Problem details
Please copy out every line of the listing below in which the word "step" appears.
== Segment start ==
==> config.mk <==
export PLATFORM = sky130hd
export DESIGN_NAME = div_seq_n
export DESIGN_NICKNAME = d
export VERILOG_FILES = /design/src/rtl/div_seq_n.sv
export SDC_FILE = /design/constraint.sdc
export NUM_CORES = 1
export LEC_CHECK = 0
export BUFFER_PORTS_ARGS = -buffer_cell sky130_fd_sc_hd__buf_2
export CAP_MARGIN = 40
export CORE_AREA = 2 2 125 127
export CTS_BUF_LIST = sky130_fd_sc_hd__clkbuf_8
export DETAILED_ROUTE_END_ITERATION = 6
export DIE_AREA = 0 0 127 129
export GPL_TIMING_DRIVEN = 0
export PLACE_DENSITY = 0.79
export SYNTH_ARGS = -nofsm -noshare
export SYNTH_HDL_FRONTEND = slang
export SYNTH_SLANG_ARGS = --single-unit
==> constraint.sdc <==
create_clock -name clk -period 3.3 [get_ports clk]
set_clock_uncertainty 0.1 [all_clocks]
set_input_delay 0 -clock clk [delete_from_list [all_inputs] [get_ports clk]]
set_output_delay 0 -clock clk [all_outputs]
set_load 0.02 [all_outputs]
==> src/rtl/div_seq_n.sv <==
// -----------------------------------------------------------------------------
// div_seq_n : multi-cycle radix-2 restoring integer divider (DIV / DIVU)
//
// One quotient bit is produced per clock. The result is written to HI/LO as
// Y_hi (remainder) and Y_lo (quotient), with ALU-style N/Z/V/C flags.
//
// Optional feature macro: DIV_SIGNED_EN
//   defined   : 'sign' selects signed (DIV) or unsigned (DIVU) operation.
//               Includes magnitude conversion, sign fix-up and the
//               MIN / -1 overflow flag.
//   undefined : every operation is unsigned and 'sign' is ignored.
//               V is raised only on divide by zero.
//   Latency is the same in both builds.
//
// Handshake: 'start' is sampled only while the FSM is IDLE. It is ignored
//   while busy and is never queued. 'done' is a one-cycle pulse in the cycle
//   the results become valid; busy is already low in that cycle, so a new
//   start may be issued at once.
//
// Ports:
//   clk         in   rising-edge clock
//   reset       in   synchronous, active-low reset
//   start       in   request; sampled in IDLE only
//   sign        in   1 = signed, 0 = unsigned; sampled with start
//   S, T        in   dividend / divisor; sampled with start
//   busy        out  high while in CALC or FIX
//   done        out  one-cycle pulse when Y_hi/Y_lo/flags are updated
//   Y_hi        out  remainder
//   Y_lo        out  quotient
//   N, Z, V, C  out  flags (C is always 0)
//   dbg_state_o out  current FSM state (0 IDLE, 1 CALC, 2 FIX)
// -----------------------------------------------------------------------------
module div_seq_n #(
    parameter int WIDTH = 32
) (
    input  logic             clk,
    input  logic             reset,
    input  logic             start,
    input  logic             sign,
    input  logic [WIDTH-1:0] S,
    input  logic [WIDTH-1:0] T,
    output logic             busy,
    output logic             done,
    output logic [WIDTH-1:0] Y_hi,
    output logic [WIDTH-1:0] Y_lo,
    output logic             N,
    output logic             Z,
    output logic             V,
    output logic             C,
    output logic [1:0]       dbg_state_o
);

    localparam int CNT_W = $clog2(WIDTH) + 1;

    typedef enum logic [1:0] {
        ST_IDLE = 2'd0,
        ST_CALC = 2'd1,
        ST_FIX  = 2'd2
    } state_e;

    state_e             state_q, state_d;
    logic [CNT_W-1:0]   cnt_q, cnt_d;
    logic [WIDTH-1:0]   rem_q, rem_d;
    logic [WIDTH-1:0]   quo_q, quo_d;
    logic [WIDTH-1:0]   dmag_q, dmag_d;
    logic               dvz_q, dvz_d;
    logic [WIDTH-1:0]   yhi_q, yhi_d;
    logic [WIDTH-1:0]   ylo_q, ylo_d;
    logic               n_q, n_d;
    logic               z_q, z_d;
    logic               v_q, v_d;
    logic               done_q, done_d;

`ifdef DIV_SIGNED_EN
    localparam logic [WIDTH-1:0] MIN_VAL = {1'b1, {(WIDTH-1){1'b0}}};

    logic               sop_q, sop_d;     // signed operation
    logic               sneg_q, sneg_d;   // dividend was negative
    logic               tneg_q, tneg_d;   // divisor was negative
    logic               ovf_q, ovf_d;     // MIN / -1
`else
    logic               unused_sign;
    assign unused_sign = sign;
`endif

    // Magnitudes of the incoming operands.
    logic [WIDTH-1:0]   s_mag;
    logic [WIDTH-1:0]   t_mag;

`ifdef DIV_SIGNED_EN
    assign s_mag = (sign && S[WIDTH-1]) ? (~S + WIDTH'(1)) : S;
    assign t_mag = (sign && T[WIDTH-1]) ? (~T + WIDTH'(1)) : T;
`else
    assign s_mag = S;
    assign t_mag = T;
`endif

    // One restoring step. The partial remainder can reach 2*dmag-1, which
    // needs WIDTH+1 bits. The difference gets one more guard bit so that its
    // MSB is a true borrow even when dmag has its top bit set.
    logic [WIDTH:0]     partial;
    logic [WIDTH+1:0]   trial;
    logic               trial_ok;
    logic               unused_trial_bit;

    assign partial          = {rem_q, quo_q[WIDTH-1]};
    assign trial            = {1'b0, partial} - {2'b00, dmag_q};
    assign trial_ok         = ~trial[WIDTH+1];
    assign unused_trial_bit = trial[WIDTH];   // always 0 when trial_ok

    // Result after sign correction; used only in FIX.
    logic [WIDTH-1:0]   res_lo;
    logic [WIDTH-1:0]   res_hi;
    logic               res_v;

    always_comb begin
        res_lo = quo_q;
        res_hi = rem_q;
        res_v  = 1'b0;
        if (dvz_q) begin
            // rem_q holds the raw dividend for a divide by zero.
            res_lo = '1;
            res_hi = rem_q;
            res_v  = 1'b1;
        end else begin
`ifdef DIV_SIGNED_EN
            if (sop_q && (sneg_q ^ tneg_q)) res_lo = ~quo_q + WIDTH'(1);
            if (sop_q && sneg_q)            res_hi = ~rem_q + WIDTH'(1);
            res_v = ovf_q;
`endif
        end
    end

    // Next-state and datapath.
    always_comb begin
        state_d = state_q;
        cnt_d   = cnt_q;
        rem_d   = rem_q;
        quo_d   = quo_q;
        dmag_d  = dmag_q;
        dvz_d   = dvz_q;
        yhi_d   = yhi_q;
        ylo_d   = ylo_q;
        n_d     = n_q;
        z_d     = z_q;
        v_d     = v_q;
        done_d  = 1'b0;
`ifdef DIV_SIGNED_EN
        sop_d   = sop_q;
        sneg_d  = sneg_q;
        tneg_d  = tneg_q;
        ovf_d   = ovf_q;
`endif

        case (state_q)
            ST_IDLE: begin
                if (start) begin
                    dvz_d  = (T == '0);
                    dmag_d = t_mag;
                    cnt_d  = '0;
`ifdef DIV_SIGNED_EN
                    sop_d  = sign;
                    sneg_d = sign & S[WIDTH-1];
                    tneg_d = sign & T[WIDTH-1];
                    ovf_d  = sign && (S == MIN_VAL) && (T == '1);
`endif
                    if (T == '0) begin
                        // Skip iterations; keep S so it can be returned as-is.
                        rem_d   = S;
                        quo_d   = '1;
                        state_d = ST_FIX;
                    end else begin
                        rem_d   = '0;
                        quo_d   = s_mag;
                        state_d = ST_CALC;
                    end
                end
            end

            ST_CALC: begin
                rem_d = trial_ok ? trial[WIDTH-1:0] : partial[WIDTH-1:0];
                quo_d = {quo_q[WIDTH-2:0], trial_ok};
                cnt_d = cnt_q + CNT_W'(1);
                if (cnt_q == CNT_W'(WIDTH - 1)) begin
                    cnt_d   = '0;
                    state_d = ST_FIX;
                end
            end

            ST_FIX: begin
                ylo_d   = res_lo;
                yhi_d   = res_hi;
                n_d     = res_lo[WIDTH-1];
                z_d     = (res_lo == '0);
                v_d     = res_v;
                done_d  = 1'b1;
                state_d = ST_IDLE;
            end

            default: begin
                state_d = ST_IDLE;
            end
        endcase
    end

    always_ff @(posedge clk) begin
        if (!reset) begin
            state_q <= ST_IDLE;
            cnt_q   <= '0;
            rem_q   <= '0;
            quo_q   <= '0;
            dmag_q  <= '0;
            dvz_q   <= 1'b0;
            yhi_q   <= '0;
            ylo_q   <= '0;
            n_q     <= 1'b0;
            z_q     <= 1'b0;
            v_q     <= 1'b0;
            done_q  <= 1'b0;
`ifdef DIV_SIGNED_EN
            sop_q   <= 1'b0;
            sneg_q  <= 1'b0;
            tneg_q  <= 1'b0;
            ovf_q   <= 1'b0;
`endif
        end else begin
            state_q <= state_d;
            cnt_q   <= cnt_d;
            rem_q   <= rem_d;
            quo_q   <= quo_d;
            dmag_q  <= dmag_d;
            dvz_q   <= dvz_d;
            yhi_q   <= yhi_d;
            ylo_q   <= ylo_d;
            n_q     <= n_d;
            z_q     <= z_d;
            v_q     <= v_d;
            done_q  <= done_d;
`ifdef DIV_SIGNED_EN
            sop_q   <= sop_d;
            sneg_q  <= sneg_d;
            tneg_q  <= tneg_d;
            ovf_q   <= ovf_d;
`endif
        end
    end

    assign busy        = (state_q == ST_CALC) || (state_q == ST_FIX);
    assign done        = done_q;
    assign Y_hi        = yhi_q;
    assign Y_lo        = ylo_q;
    assign N           = n_q;
    assign Z           = z_q;
    assign V           = v_q;
    assign C           = 1'b0;
    assign dbg_state_o = state_q;

endmodule

Yosys cells after proc, flatten, opt, wreduce, memory -nomap -nowiden
Cells that the tools add are included.
{"block": "word_totals", "register_bits": 173, "latchBits": 0, "ram_bits": 0, "romBits": 0, "out_inout_bits": 72, "mem_count": 0}
{"block": "classes", "addsub": 2, "n_mul": 0, "div_mod_pow": 0, "order_cmp": 0, "n_eq_ne": 5, "shift": 0, "n_mux": 17, "n_bitwise": 1, "n_reduce_logical": 8}
{"cell": "$mux W32", "n": 6}
{"cell": "$pmux W32 S2", "n": 2}
{"cell": "$logic_not A32 Y1", "n": 2}
{"cell": "$sub A33 B32 Y34", "n": 1}
{"cell": "$mux W6", "n": 2}
{"cell": "$pmux W6 S2", "n": 1}
{"cell": "$add A6 B1 Y6 const B", "n": 1}
{"cell": "$eq A6 B5 Y1 const B", "n": 1}
{"cell": "$mux W2", "n": 3}
{"cell": "$reduce_and A2 Y1", "n": 3}
{"cell": "$ne A2 B2 Y1 const B", "n": 2}
{"cell": "$pmux W2 S2", "n": 1}
{"cell": "$eq A2 B1 Y1 const B", "n": 1}
{"cell": "$eq A2 B2 Y1 const B", "n": 1}
{"cell": "$logic_not A2 Y1", "n": 1}
{"cell": "$mux W1", "n": 2}
{"cell": "$reduce_bool A2 Y1", "n": 1}
{"cell": "$logic_or A1 B1 Y1", "n": 1}
{"cell": "$not A1 Y1", "n": 1}

Depth between registers and ports, before layout
Gate-level depths: netlist (run 1).
{"block": "depth", "depth_word": 4, "depth_mapped": 14, "mapped_depth_nobuf": 12}

Worst setup path before layout (run 1)
No wires, ideal clock.
{"block": "synth_timing", "path_kind": "register to register", "startpoint": "reg quo_q[31]", "endpoint": "reg rem_q[30]", "setup_time_ns": 0.079, "t_arrival_ns": 2.813, "required_ns": 3.121, "slack_ns": 0.308, "path_stages_with_launch": 13, "path_buffers": 0, "path_cell_list": "dfxtp_1 -> inv_1 -> ha_1 -> fa_1 -> nor2b_1 -> o31a_1 -> nor3_1 -> o311ai_2 -> a211oi_1 -> o21ai_2 -> a41oi_1 -> or4_1 -> o211ai_1"}
{"block": "synth_between", "elab_chain_len": 3}
{"item": "start: declaration", "line": "64", "text": "logic [WIDTH-1:0] quo_q, quo_d;"}
{"item": "start signal: assignment", "line": "230", "text": "quo_q <= quo_d;"}
{"item": "$sub A33 B32 Y34", "line": "107", "text": "assign trial = {1'b0, partial} - {2'b00, dmag_q};"}
{"item": "$mux W32", "line": "181", "text": "rem_d = trial_ok ? trial[WIDTH-1:0] : partial[WIDTH-1:0];"}
{"item": "$pmux W32 S2", "line": "155", "text": "case (state_q)"}
{"item": "end signal: assignment", "line": "229", "text": "rem_q <= rem_d;"}
{"item": "end: declaration", "line": "63", "text": "logic [WIDTH-1:0] rem_q, rem_d;"}
Every way passes these cells.
A chain may end at the register's enable or synchronous reset.

Worst setup path after layout (run 1)
Same ends and word-level chain as after synthesis.

==> results.cfg, run 1 <==
[run_status]
status = complete, no violations

[sta]
maxSlewViolCount = 0
finalHoldViolCount = 0
finalSetupViolCount = 0
post-route-period-util_pct = 96.4
setup_slack_ns = 0.120
max_freq_mhz = 314
layout_min_cycle_time_ns = 3.18
maxSlewHeadroom_pct = 42.1
tightest_slew_ns = 0.869

[critical_path]
reg2reg_setup_slack_ns = 0.12
critPathMaxFanout = 5
crit_type = reg2reg
end_kind = flop
crit_required_ns = 3.60
worst_setup_path_start_kind = flop
cp.arrival_ns = 3.48

[cts]
cts_tree = yes
htreeDepth = 4
insertion_delay_ns = 0.48
clk_pin_slew_ns = 0.10
cts_buffers = 17
cts.sinks = 172
cts_root_buf = clkbuf_8
clk_path_buf_depth = 2

[detailed_routing]
wl_per_cell_um = 17.6
vias_per_cell = 5.91
routed_wl_um = 26300
post-route-drc-count = 0
vias = 8797
dr.pass1.iters = 5
drtIter0Drc = 839
final_antenna_net_count = 0

[global_route]
grt_pass1_vias = 8059
grt_pass1_wl_um = 40700
antenna_found_initial = 0
grt_max_degree = 17
grt-ovfl-total = 0
grt_usage_pct = 31.4

[floorplanning]
die_area_sq_mm = 0.0164
die_w_um = 127
core_sq_mm = 0.0150
io_pins = 140
start_util_pct = 57.8
row_count = 45
die_y_um = 129

[synthesis]
async_reset_ff_share_pct = 0
ys_ff_latch = 172
synthFlopType = dfxtp_1
avgSynthCellArea_sq_um = 8.25
synth-edff-count = 0
yosysSeqAreaShare_pct = 39.8
synth_area_leader_cell = dfxtp_1
syn_nets = 1154
synth_warnings = 0
synth_cell_types = 67
synth_top_area_share_pct = 39.8
synthesis.area_sq_mm = 0.00865
synthTopCellsByArea = dfxtp_1 40%, a21oi_1 8.0%, nand2_1 5.6%
synth_cells = 1049

[cells_and_area]
num_antenna_cells = 0
drive_gt1_share_pct = 17.1
layout.nets = 1393
final_area_sq_mm = 0.0109
area_growth_pct = 25.6

[place]
gp_congestion = 0.947
post-place-ws_ns = -0.188
io_buffers = 137
hpwl_um = 19100
placed_cell_area_sq_mm = 0.00958

[power]
power_density_mw_per_mm2 = 700
peakVddDrop_v = 0.000314
clkPwrFrac_pct = 22.1
power.leakage_nw = 4.42
p_comb_share_pct = 44.8
p_sw_mw = 2.99
p_int_mw = 4.61
switching_share_pct = 39.3
seqPwrFrac_pct = 33.1

[job]
maxCapViolations = 0

[hold_path]
hp-class = in2reg
cells in the mapped netlist (6+ instances only):
| cell | n |
|---|---|
| a211oi_1 | 18 |
| a21o_1 | 6 |
| a21oi_1 | 139 |
| a221oi_1 | 6 |
| a22oi_1 | 10 |
| buf_1 | 9 |
| clkbuf_1 | 54 |
| dfxtp_1 | 172 |
| ha_1 | 36 |
| inv_1 | 49 |
| mux2_2 | 9 |
| mux2i_1 | 37 |
| nand2_1 | 129 |
| nand3_1 | 10 |
| nand4_1 | 7 |
| nor2_1 | 104 |
| nor3_1 | 7 |
| nor4_1 | 16 |
| o21a_1 | 6 |
| o21ai_0 | 48 |
| o221ai_1 | 31 |
| o22ai_1 | 31 |
| xnor2_1 | 11 |
| xor2_1 | 17 |
area by class of cell:
class                           count  area (sq um)
Buffer                             70           302
Clock buffer                       17           234
Clock inverter                     15           210
Fill cell                        1170          4110
Inverter                           49           184
Multi-Input combinational cell    758          4780
Sequential cell                   172          3450
Tap cell                          188           235
Timing Repair Buffer              220          1480
critical path, cell delays in order (launching register included):
cell and delay, ns:
dfxtp_4 0.39, inv_1 0.05, ha_1 0.22, fa_2 0.37, nor2b_2 0.14, o31a_1 0.20, nor3_1 0.08, o311ai_2 0.38
a211oi_2 0.17, o21ai_2 0.24, a41oi_2 0.16, or4_1 0.52, o211ai_1 0.09
power groups by stage:
| stage | Clock (mW) | Combinational, mW | Sequential, mW |
|---|---|---|---|
| detailed placement | 0 | 2.98 | 2.55 |
| finish | 1.68 | 3.41 | 2.52 |
| global route | 1.78 | 3.68 | 2.54 |
| global placement | 0 | 2.95 | 2.54 |
| CTS | 1.68 | 3.09 | 2.50 |
| floorplan | 0 | 2.23 | 2.56 |
sequential cells by signal, summed over array words and instances, names as in the netlist, 2 cells and up:
signal and count:
Y_hi 32, dmag_q 32, cnt_q 6, Y_lo 32, quo_q 32, rem_q 32, dbg_state_o 2
layer usage:
metal  wire, um  vias to the layer above  GRT usage [%]
met1      11500                     4040           41.1
met4        653                        0           10.7
met3       2140                       56           7.03
li1           -                     4249              -
met5          0                        -              0
met2      12000                      452           51.5
final timing paths:
check	start	end	cells past startpoint
worst max register to register	quo_q[31]$_SDFFE_PN0P_	rem_q[30]$_SDFFE_PN0P_	12
worst min register to register	dmag_q[30]$_SDFFE_PN0P_	dmag_q[30]$_SDFFE_PN0P_	2
worst min-delay path	T[13]	dmag_q[13]$_SDFFE_PN0P_	4
worst max-delay path	quo_q[31]$_SDFFE_PN0P_	rem_q[30]$_SDFFE_PN0P_	12
cells by family (layout without fill, tap and decap cells):
kind of cell	count (synthesis)	in the layout	synth area share, %
simple gates	299	299	14.8
mux	49	49	5.84
compound gates	344	344	25.6
fa+ha+maj	37	37	5.44
other cells	1	1	0.0433
xor+xnor	28	28	2.83
buf+inv	119	371	5.61
flops	172	172	39.8
placed cells by master, fill, tap and decap left out, types with 11 or more instances in the layout:
master,instances
dfxtp_1,170
a21oi_1,139
buf_2,138
nand2_1,129
nor2_1,104
dlygate4sd3_1,68
clkbuf_1,54
inv_1,50
o21ai_0,48
mux2i_1,37
ha_1,36
o22ai_1,31
o221ai_1,31
buf_4,18
a211oi_1,17
xor2_1,17
clkbuf_8,17
nor4_1,16
xnor2_1,11
stage by stage:
step / hold WS [ns] / power, mW / util (%) / instances / TNS [ns]
2_1_floorplan: 0.0360 / 4.79 / - / 1049 / 0
3_3_place_gp: 0.155 / 5.49 / 63.9 / 1374 / -0.153
3_5_place_dp: 0.160 / 5.53 / 63.9 / 1374 / -0.226
4_1_cts: 0.197 / 7.27 / 71.5 / 1475 / 0
5_1_grt: 0.223 / 7.99 / 72.6 / 1489 / -0.0206
6_report: 0.204 / 7.61 / 72.6 / 1489 / 0
what timing repair did:
| action | CTS | global route |
|---|---|---|
| hold buffers | 68 | 0 |
| gates cloned | 0 | 0 |
| resized for setup | 1 | 10 |
| setup buffers | 1 | 14 |
| endpoints found under the hold margin | 104 | 0 |
| pin swaps | 1 | 8 |
| setup endpoints to repair | 2 | 30 |
Note: power is estimated with default switching activity, not from simulation.
==> run 2, diff against run 1 <==
CORE_AREA = 2 2 131 133   (was 2 2 125 127)
DIE_AREA = 0 0 133 135   (was 0 0 127 129)
PLACE_DENSITY = 0.76   (was 0.79)
clock period = 2.57 ns   (was 3.3 ns; I/O delays follow)
==> run 2 against run 1 <==
The flow now finishes with violations (setup timing). Non-clock buffer count increased by 31. Combinational power grew 80%. Clock power up 7%. First-iteration DRC count is 14% higher. Worst hold slack got worse by 0.010 ns. Clock-buffer cell count rose by 3. Critical endpoint unchanged. Largest cell class unchanged. Largest power group unchanged.
==> results.cfg, run 2 (synthesis results as in run 1) <==
[run_status]
status = finished with violations
violations = setup timing

[power]
p_int_mw = 6.65
power.leakage_nw = 4.75
p_sw_mw = 4.55
clkPwrFrac_pct = 16.1
power_density_mw_per_mm2 = 950
switching_share_pct = 40.6
seqPwrFrac_pct = 29.1
p_comb_share_pct = 54.8
peakVddDrop_v = 0.000485
finalPower_mw = 11.2

[detailed_routing]
drtIter0Drc = 957
vias_per_cell = 5.97
dr.pass1.iters = 5
routed_wl_um = 29600
wl_per_cell_um = 19.1
final_antenna_net_count = 0
vias = 9271
post-route-drc-count = 0

[floorplanning]
row_count = 47
core_sq_mm = 0.0164
die_area_sq_mm = 0.0180
die_w_um = 133
die_y_um = 135
start_util_pct = 52.7
io_pins = 140

[cells_and_area]
drive_gt1_share_pct = 27.8
mostFrequentLayoutCells = 151 x dfxtp_1, 137 x buf_2, 127 x nand2_1
final_core_util_pct = 71.9
num_antenna_cells = 0
final_cell_count_no_fill = 1552
final_area_sq_mm = 0.0118
layout.nets = 1424
fill_cells = 1200
final_common_cell = dfxtp_1
area_growth_pct = 36.3

[cts]
cts.sinks = 172
htreeDepth = 4
insertion_delay_ns = 0.49
cts_tree = yes
cts_buffers = 17
cts_root_buf = clkbuf_8
clk_path_buf_depth = 2
clk_pin_slew_ns = 0.10

[sta]
finalSetupViolCount = 33
finalHoldViolCount = 0
maxSlewViolCount = 0
layout_min_cycle_time_ns = 3.03
tightest_slew_ns = 1.02
post-route-period-util_pct = 118
maxSlewHeadroom_pct = 32.1
whs_ns = 0.194
rsz0062_at_grt = yes
setup_slack_ns = -0.463
max_freq_mhz = 330

[global_route]
grt_usage_pct = 31.5
grt-ovfl-total = 0
use_met2_pct = 51.7
met1_usage_pct = 41.4
grt_max_degree = 17
grt_pass1_wl_um = 44800
grt_pass1_vias = 8507
met3_usage_pct = 5.14
busiest_layer = met2
antenna_found_initial = 0

[critical_path]
crit_required_ns = 2.88
crit_type = reg2reg
end_kind = flop
cp.arrival_ns = 3.34
worst_setup_path_start_kind = flop
critPathMaxFanout = 3
worstRegToRegCells = 12

[place]
io_buffers = 137
placed_cell_area_sq_mm = 0.00969
gp_congestion = 0.938
hpwl_um = 19400
place_inst = 1406

[hold_path]
hold_path_depth = 4
hp-class = in2reg

[job]
maxCapViolations = 0
-- run 2: repair_timing --
item,4_1_cts,5_1_grt
pin swaps,64,51
gates cloned,4,0
setup endpoints to repair,65,68
hold endpoints to repair,103,0
hold buffers,67,0
gates resized for setup,113,66
setup buffers,34,16
-- run 2: worst paths after layout --
kind / endpoint / startpoint / slack (ns)
worst min register to register: dmag_q[15]$_SDFFE_PN0P_ / dmag_q[15]$_SDFFE_PN0P_ / 0.36
worst max-delay path: rem_q[30]$_SDFFE_PN0P_ / quo_q[31]$_SDFFE_PN0P_ / -0.46
worst max register to register: rem_q[30]$_SDFFE_PN0P_ / quo_q[31]$_SDFFE_PN0P_ / -0.46
worst min-delay path: dmag_q[24]$_SDFFE_PN0P_ / T[24] / 0.19
-- run 2: final cells by class --
| type | instances | area [sq um] | area share (%) |
|---|---|---|---|
| plain buffers | 68 | 315 | 2.67 |
| clock buffers | 20 | 275 | 2.33 |
| clock inverters | 12 | 87.6 | 0.742 |
| inverters | 49 | 184 | 1.56 |
| multi-input cells | 758 | 5330 | 45.2 |
| flip-flops and latches | 172 | 3480 | 29.5 |
| well taps | 220 | 275 | 2.33 |
| repair buffers | 253 | 1850 | 15.7 |
-- run 2: critical path: stages (launching register included) --
cell and delay [ns]:
dfxtp_4 0.37, inv_2 0.05, ha_4 0.17, fa_2 0.38, nor2b_4 0.15, o31a_1 0.20
nor3_2 0.06, o311ai_2 0.37, a211oi_2 0.18, o21ai_2 0.22, a41oi_2 0.14, or4_1 0.44
o211ai_1 0.11
-- run 2: stage by stage --
step	setup WS [ns]	TNS, ns
finish	-0.463	-10.55
global placement	-0.631	-16.62
detailed placement	-0.663	-18.20
global route	-0.479	-12.18
floorplan	-0.243	-4.13
CTS	-0.305	-7.27
-- run 2: routing by layer --
metal | share of wire [%] | wire length (um)
met1 | 41 | 12300
met4 | 3.5 | 1030
met3 | 9.0 | 2650
met2 | 46 | 13600
met5 | 0 | 0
== Segment end ==
Response area
    // One restoring step. The partial remainder can reach 2*dmag-1, which
step / hold WS [ns] / power, mW / util (%) / instances / TNS [ns]
step	setup WS [ns]	TNS, ns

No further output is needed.